When -1 reaches btf_member_bit_offset() it gets cast to u32 0xffffffff,
producing an out-of-bounds read far past the members array. A crafted
BPF program with a negative CO-RE accessor on any struct that exists in
vmlinux BTF (e.g. task_struct) crashes the kernel deterministically
during BPF_PROG_LOAD on any system with CONFIG_DEBUG_INFO_BTF=y
(default on major distributions). The bug is reachable with CAP_BPF:
BUG: unable to handle page fault for address: ffffed11818b6626
#PF: supervisor read access in kernel mode
#PF: error_code(0x0000) - not-present page
Oops: Oops: 0000 [#1] SMP KASAN NOPTI
CPU: 0 UID: 0 PID: 85 Comm: poc Not tainted 7.0.0-rc6 #18 PREEMPT(full)

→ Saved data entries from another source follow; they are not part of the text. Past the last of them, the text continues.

## src/nns_pkg.sv

```systemverilog
// Shared constants, types and helpers for the nearest-neighbor scale addresser.
// Used by the stream interfaces, the step divider and the top level.
`default_nettype none

package nns_pkg;

  localparam int MAX_DIM   = 4096;
  localparam int DIM_W     = 13;
  localparam int POS_W     = 12;
  localparam int ACC_W     = 28;
  localparam int FRAC_W    = 16;
  localparam int DIV_CNT_W = $clog2(ACC_W);
  localparam int REM_W     = POS_W;
  localparam int CFG_IDX_W = 2;

  localparam logic [CFG_IDX_W-1:0] REG_SRC_WIDTH  = CFG_IDX_W'(0);
  localparam logic [CFG_IDX_W-1:0] REG_SRC_HEIGHT = CFG_IDX_W'(1);
  localparam logic [CFG_IDX_W-1:0] REG_DST_WIDTH  = CFG_IDX_W'(2);
  localparam logic [CFG_IDX_W-1:0] REG_DST_HEIGHT = CFG_IDX_W'(3);

  typedef struct packed {
    logic             start;
    logic [ACC_W-1:0] numer;
    logic [DIM_W-1:0] denom;
  } div_req_t;

  typedef struct packed {
    logic             done;
    logic [ACC_W-1:0] quotient;
  } div_rsp_t;

  function automatic logic [DIM_W-1:0] clamp_dim(input logic [DIM_W-1:0] v);
    logic [DIM_W-1:0] r;
    r = v;
    if (v == '0) begin
      r = DIM_W'(1);
    end else if (v > DIM_W'(MAX_DIM)) begin
      r = DIM_W'(MAX_DIM);
    end
    return r;
  endfunction

  // clamp(src) * 65535 as (src << 16) - src
  function automatic logic [ACC_W-1:0] step_numer(input logic [DIM_W-1:0] v);
    logic [DIM_W-1:0]   c;
    logic [ACC_W:0]     full;
    c    = clamp_dim(v);
    full = {c, {FRAC_W{1'b0}}} - (ACC_W+1)'(c);
    return full[ACC_W-1:0];
  endfunction

endpackage

`default_nettype wire

```

## src/nns_if.sv

```systemverilog
// Valid/ready stream interfaces for the scale addresser input and output beats.
// Depends on nns_pkg for field widths.
`default_nettype none

interface nns_in_if;
  logic valid;
  logic ready;
  logic start_req;

  modport source (output valid, output start_req, input ready);
  modport sink (input valid, input start_req, output ready);
endinterface

interface nns_out_if;
  logic                     valid;
  logic                     ready;
  logic [nns_pkg::POS_W-1:0] src_col;
  logic [nns_pkg::POS_W-1:0] src_row;
  logic [nns_pkg::POS_W-1:0] dst_col;
  logic [nns_pkg::POS_W-1:0] dst_row;
  logic                     end_of_line;
  logic                     end_of_frame;

  modport source (output valid, output src_col, output src_row, output dst_col,
                  output dst_row, output end_of_line, output end_of_frame, input ready);
  modport sink (input valid, input src_col, input src_row, input dst_col,
                input dst_row, input end_of_line, input end_of_frame, output ready);
endinterface

`default_nettype wire

```

## src/nns_divider.sv

```systemverilog
// Iterative restoring divider, one quotient bit per cycle, for the 12.16 steps.
// Depends on nns_pkg for widths and the request/response structs.
`default_nettype none

module nns_divider (
  input  logic              clk,
  input  logic              rst,
  input  nns_pkg::div_req_t req,
  output nns_pkg::div_rsp_t rsp
);

  logic                             busy;
  logic                             done;
  logic [nns_pkg::DIV_CNT_W-1:0]    cnt;
  logic [nns_pkg::ACC_W-1:0]        quo;
  logic [nns_pkg::REM_W-1:0]        rem;
  logic [nns_pkg::DIM_W-1:0]        den;

  logic [nns_pkg::REM_W:0]          rem_shift;
  logic [nns_pkg::REM_W+1:0]        diff;
  logic                             q_bit;
  logic [nns_pkg::REM_W-1:0]        rem_next;

  assign rem_shift = {rem, quo[nns_pkg::ACC_W-1]};
  assign diff      = {1'b0, rem_shift} - {1'b0, den};
  assign q_bit     = ~diff[nns_pkg::REM_W+1];
  assign rem_next  = q_bit ? diff[nns_pkg::REM_W-1:0] : rem_shift[nns_pkg::REM_W-1:0];

  always_ff @(posedge clk) begin
    if (rst) begin
      busy <= 1'b0;
      done <= 1'b0;
      cnt  <= '0;
    end else begin
      done <= 1'b0;
      if (req.start) begin
        busy <= 1'b1;
        cnt  <= '0;
        quo  <= req.numer;
        rem  <= '0;
        den  <= req.denom;
      end else if (busy) begin
        rem <= rem_next;
        quo <= {quo[nns_pkg::ACC_W-2:0], q_bit};
        cnt <= cnt + nns_pkg::DIV_CNT_W'(1);
        if (cnt == nns_pkg::DIV_CNT_W'(nns_pkg::ACC_W - 1)) begin
          busy <= 1'b0;
          done <= 1'b1;
        end
      end
    end
  end

  assign rsp.done     = done;
  assign rsp.quotient = quo;

endmodule

`default_nettype wire

```

## src/nearest_neighbor_scale_addresser.sv

```systemverilog
// Nearest-neighbor scale addresser: emits one source/destination pixel position per
// item in raster order. An item with start_req first waits for the shared 28-step divider,
// which computes the horizontal and then the vertical 12.16 step. Output beats sit in a
// register, so the next item is taken while the consumer accepts the current one.
// Depends on nns_pkg, nns_if and nns_divider.
`default_nettype none

module nearest_neighbor_scale_addresser (
  input  logic                          clk,
  input  logic                          rst,
  input  logic                          cfg_we,
  input  logic [nns_pkg::CFG_IDX_W-1:0] cfg_index,
  input  logic [nns_pkg::DIM_W-1:0]     cfg_data,
  nns_in_if.sink                        in_ch,
  nns_out_if.source                     out_ch
);

  typedef enum logic [1:0] {S_IDLE, S_DIV_X, S_DIV_Y, S_EMIT} state_t;

  state_t                      state;
  logic [nns_pkg::DIM_W-1:0]   src_width;
  logic [nns_pkg::DIM_W-1:0]   src_height;
  logic [nns_pkg::DIM_W-1:0]   dst_width;
  logic [nns_pkg::DIM_W-1:0]   dst_height;
  logic [nns_pkg::ACC_W-1:0]   step_x;
  logic [nns_pkg::ACC_W-1:0]   step_y;
  logic [nns_pkg::ACC_W-1:0]   acc_x;
  logic [nns_pkg::ACC_W-1:0]   acc_y;
  logic [nns_pkg::POS_W-1:0]   col_count;
  logic [nns_pkg::POS_W-1:0]   row_count;
  logic                        out_valid;

  nns_pkg::div_req_t           div_req;
  nns_pkg::div_rsp_t           div_rsp;

  logic                        out_free;
  logic                        accept;
  logic                        fire;
  logic                        eol;
  logic                        eof;
  logic [nns_pkg::DIM_W-1:0]   dw;
  logic [nns_pkg::DIM_W-1:0]   dh;

  assign out_free     = ~out_valid | out_ch.ready;
  assign in_ch.ready  = (state == S_IDLE) & out_free;
  assign accept       = in_ch.valid & in_ch.ready;
  assign fire         = (accept & ~in_ch.start_req) | ((state == S_EMIT) & out_free);

  assign dw  = nns_pkg::clamp_dim(dst_width);
  assign dh  = nns_pkg::clamp_dim(dst_height);
  assign eol = ({1'b0, col_count} + nns_pkg::DIM_W'(1)) >= dw;
  assign eof = eol & (({1'b0, row_count} + nns_pkg::DIM_W'(1)) >= dh);

  always_comb begin
    div_req.start = 1'b0;
    div_req.numer = nns_pkg::step_numer(src_width);
    div_req.denom = dw;
    if (state == S_IDLE) begin
      div_req.start = accept & in_ch.start_req;
    end else begin
      div_req.start = (state == S_DIV_X) & div_rsp.done;
      div_req.numer = nns_pkg::step_numer(src_height);
      div_req.denom = dh;
    end
  end

  nns_divider u_div (
    .clk (clk),
    .rst (rst),
    .req (div_req),
    .rsp (div_rsp)
  );

  always_ff @(posedge clk) begin
    if (rst) begin
      state      <= S_IDLE;
      src_width  <= nns_pkg::DIM_W'(1);
      src_height <= nns_pkg::DIM_W'(1);
      dst_width  <= nns_pkg::DIM_W'(1);
      dst_height <= nns_pkg::DIM_W'(1);
      step_x     <= '0;
      step_y     <= '0;
      acc_x      <= '0;
      acc_y      <= '0;
      col_count  <= '0;
      row_count  <= '0;
      out_valid  <= 1'b0;
    end else begin
      if (cfg_we) begin
        unique case (cfg_index)
          nns_pkg::REG_SRC_WIDTH:  src_width  <= cfg_data;
          nns_pkg::REG_SRC_HEIGHT: src_height <= cfg_data;
          nns_pkg::REG_DST_WIDTH:  dst_width  <= cfg_data;
          nns_pkg::REG_DST_HEIGHT: dst_height <= cfg_data;
          default: ;
        endcase
      end

      unique case (state)
        S_IDLE: begin
          if (accept && in_ch.start_req) begin
            state <= S_DIV_X;
          end
        end
        S_DIV_X: begin
          if (div_rsp.done) begin
            step_x <= div_rsp.quotient;
            state  <= S_DIV_Y;
          end
        end
        S_DIV_Y: begin
          if (div_rsp.done) begin
            step_y    <= div_rsp.quotient;
            acc_x     <= '0;
            acc_y     <= '0;
            col_count <= '0;
            row_count <= '0;
            state     <= S_EMIT;
          end
        end
        S_EMIT: begin
          if (out_free) begin
            state <= S_IDLE;
          end
        end
        default: state <= S_IDLE;
      endcase

      if (fire) begin
        out_valid           <= 1'b1;
        out_ch.src_col      <= acc_x[nns_pkg::FRAC_W +: nns_pkg::POS_W];
        out_ch.src_row      <= acc_y[nns_pkg::FRAC_W +: nns_pkg::POS_W];
        out_ch.dst_col      <= col_count;
        out_ch.dst_row      <= row_count;
        out_ch.end_of_line  <= eol;
        out_ch.end_of_frame <= eof;
        if (eol) begin
          col_count <= '0;
          acc_x     <= '0;
          if (eof) begin
            row_count <= '0;
            acc_y     <= '0;
          end else begin
            row_count <= row_count + nns_pkg::POS_W'(1);
            acc_y     <= acc_y + step_y;
          end
        end else begin
          col_count <= col_count + nns_pkg::POS_W'(1);
          acc_x     <= acc_x + step_x;
        end
      end else if (out_ch.ready) begin
        out_valid <= 1'b0;
      end
    end
  end

  assign out_ch.valid = out_valid;

endmodule

`default_nettype wire

```

## src/flat_wrapper.sv

```systemverilog
// flat-port wrapper written by rule: the top's interface ports become plain ports
module nearest_neighbor_scale_addresser_flat 
  (clk, rst, cfg_we, cfg_index, cfg_data, in_ch_valid, in_ch_start_req, in_ch_ready, out_ch_valid, out_ch_src_col, out_ch_src_row, out_ch_dst_col, out_ch_dst_row, out_ch_end_of_line, out_ch_end_of_frame, out_ch_ready);
  nns_in_if in_ch_i ();
  nns_out_if out_ch_i ();
  input  logic clk;
  input  logic rst;
  input  logic cfg_we;
  input  logic [nns_pkg::CFG_IDX_W-1:0] cfg_index;
  input  logic [nns_pkg::DIM_W-1:0] cfg_data;
  input wire logic [$bits(in_ch_i.valid)-1:0] in_ch_valid;
  input wire logic [$bits(in_ch_i.start_req)-1:0] in_ch_start_req;
  output wire logic [$bits(in_ch_i.ready)-1:0] in_ch_ready;
  output wire logic [$bits(out_ch_i.valid)-1:0] out_ch_valid;
  output wire logic [$bits(out_ch_i.src_col)-1:0] out_ch_src_col;
  output wire logic [$bits(out_ch_i.src_row)-1:0] out_ch_src_row;
  output wire logic [$bits(out_ch_i.dst_col)-1:0] out_ch_dst_col;
  output wire logic [$bits(out_ch_i.dst_row)-1:0] out_ch_dst_row;
  output wire logic [$bits(out_ch_i.end_of_line)-1:0] out_ch_end_of_line;
  output wire logic [$bits(out_ch_i.end_of_frame)-1:0] out_ch_end_of_frame;
  input wire logic [$bits(out_ch_i.ready)-1:0] out_ch_ready;
  assign in_ch_i.valid = in_ch_valid;
  assign in_ch_i.start_req = in_ch_start_req;
  assign in_ch_ready = in_ch_i.ready;
  assign out_ch_valid = out_ch_i.valid;
  assign out_ch_src_col = out_ch_i.src_col;
  assign out_ch_src_row = out_ch_i.src_row;
  assign out_ch_dst_col = out_ch_i.dst_col;
  assign out_ch_dst_row = out_ch_i.dst_row;
  assign out_ch_end_of_line = out_ch_i.end_of_line;
  assign out_ch_end_of_frame = out_ch_i.end_of_frame;
  assign out_ch_i.ready = out_ch_ready;
  nearest_neighbor_scale_addresser u_core (.clk(clk), .rst(rst), .cfg_we(cfg_we), .cfg_index(cfg_index), .cfg_data(cfg_data), .in_ch(in_ch_i), .out_ch(out_ch_i));
endmodule
```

RIP: 0010:bpf_core_parse_spec (tools/lib/bpf/relo_core.c:354)
RAX: 00000000ffffffff
Call Trace:
<TASK>
bpf_core_calc_relo_insn (tools/lib/bpf/relo_core.c:1321)
bpf_core_apply (kernel/bpf/btf.c:9507)
check_core_relo (kernel/bpf/verifier.c:19475)
bpf_check (kernel/bpf/verifier.c:26031)
bpf_prog_load (kernel/bpf/syscall.c:3089)
__sys_bpf (kernel/bpf/syscall.c:6228)
</TASK>
CO-RE accessor indices are inherently non-negative (struct member index,
array element index, or enumerator index), so reject them immediately
after parsing.
Fixes: ddc7c3042614 ("libbpf: implement BPF CO-RE offset relocation algorithm")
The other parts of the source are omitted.